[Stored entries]

From an optimization exercise on the open Yosys and OpenROAD flow, aimed at small area and a short achievable clock period; shortcuts taken in it are not production practice.
RTL that was checked went through simulation tests only; none was proved equivalent to the original.
No activity file was given, so power comes from the tool's default toggle rates.

Setup of pepper:
// ex_top
module ex_top #(
	parameter int DATA_WIDTH = 64,
	parameter int ALU_K      = 4,
	parameter int BR_K       = 8,
	parameter int ALU_KIND   = 0,
	parameter int BR_KIND    = 0
) (
	input  logic                  clk,
	input  logic                  reset,
	input  logic                  issue,
	input  logic [DATA_WIDTH-1:0] read_data1,
	input  logic [DATA_WIDTH-1:0] read_data2,
	input  logic [DATA_WIDTH-1:0] pc,
	input  logic [DATA_WIDTH-1:0] imm,
	input  logic [DATA_WIDTH-1:0] br_offset,
	input  ex_pkg::alu_op_t       alu_op,
	input  logic                  alu_src,
	input  logic                  set_flags,
	input  ex_pkg::br_kind_t      br_kind,
	input  ex_pkg::cond_t         cond,
	output logic                  result_valid,
	output logic [DATA_WIDTH-1:0] alu_result,
	output logic [DATA_WIDTH-1:0] store_data,
	output logic [DATA_WIDTH-1:0] br_target,
	output logic                  br_taken,
	output logic                  negative,
	output logic                  zero,
	output logic                  overflow,
	output logic                  carry_out
);
Size in the first run: about 2800 cells after synthesis, ~530 I/O pins.
clock: 5.5 ns
lec_check: 0
abc_area: 1
cap_margin: 20
core_margin: 2
core_utilization: 40
cts_buf_list: sky130_fd_sc_hd__clkbuf_16
cts_cluster_diameter: 80
cts_cluster_size: 30
setup_slack_margin: 3.2
slew_margin: 20
synth_hierarchical: 1
tns_end_percent: 10
standard.sh (not shown) runs the stock make flow with config.mk's settings and CLKGATE_MAP_FILE= SYNTH_SCRIPT=/design/flow/synth_recipe.tcl, a recipe that flattens the netlist after the stock synthesis.
==> flow/flow/run.sh <==
#!/bin/bash
# Standard layout, with plain buf_1 cells as the port buffers instead of the
# buffer_ports default (clkdlybuf4s50_1). Each tool's output goes to its own log.
set -euo pipefail
export BUFFER_PORTS_ARGS="-buffer_cell sky130_fd_sc_hd__buf_1"
bash standard.sh synth > synth.log 2>&1
bash standard.sh > layout.log 2>&1
The following lists how yarrow was set up differently from pepper:
Settings: swapping 3.2 for 3.0 in SETUP_SLACK_MARGIN.
## What came out
Diff pepper -> yarrow: met1 usage fell by 0.25 points; layout-stage area growth over the synthesis result fell by 1.9 points.
Summary: with pepper as the reference, cell area in yarrow moved down slightly.
Against pepper, yarrow comes in 1.9 mm lower on met2 layer wire length in the routed design.
Worst path setup slack after routing delta for yarrow relative to pepper: 0.081 ns lower
Any difference in hold slack between yarrow and pepper is small enough to ignore.
Against pepper, yarrow comes in 1.5 points higher on share of the clock period used by the worst path.
Of the two candidates, pepper has the worse power and yarrow the better one.
Diff yarrow..pepper | area of placed instances | unchanged
Looking only at number of cells on the critical path, and setting everything else aside, the higher value of yarrow and pepper goes to yarrow.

| TRY IT |
Look above for the line with "parameter int ALU_KIND" and the line with "core_utilization: 40". Retype those two lines and every line between them exactly, adding nothing.

| RESULT BELOW |
	parameter int ALU_KIND   = 0,
	parameter int BR_KIND    = 0
) (
	input  logic                  clk,
	input  logic                  reset,
	input  logic                  issue,
	input  logic [DATA_WIDTH-1:0] read_data1,
	input  logic [DATA_WIDTH-1:0] read_data2,
	input  logic [DATA_WIDTH-1:0] pc,
	input  logic [DATA_WIDTH-1:0] imm,
	input  logic [DATA_WIDTH-1:0] br_offset,
	input  ex_pkg::alu_op_t       alu_op,
	input  logic                  alu_src,
	input  logic                  set_flags,
	input  ex_pkg::br_kind_t      br_kind,
	input  ex_pkg::cond_t         cond,
	output logic                  result_valid,
	output logic [DATA_WIDTH-1:0] alu_result,
	output logic [DATA_WIDTH-1:0] store_data,
	output logic [DATA_WIDTH-1:0] br_target,
	output logic                  br_taken,
	output logic                  negative,
	output logic                  zero,
	output logic                  overflow,
	output logic                  carry_out
);
Size in the first run: about 2800 cells after synthesis, ~530 I/O pins.
clock: 5.5 ns
lec_check: 0
abc_area: 1
cap_margin: 20
core_margin: 2
core_utilization: 40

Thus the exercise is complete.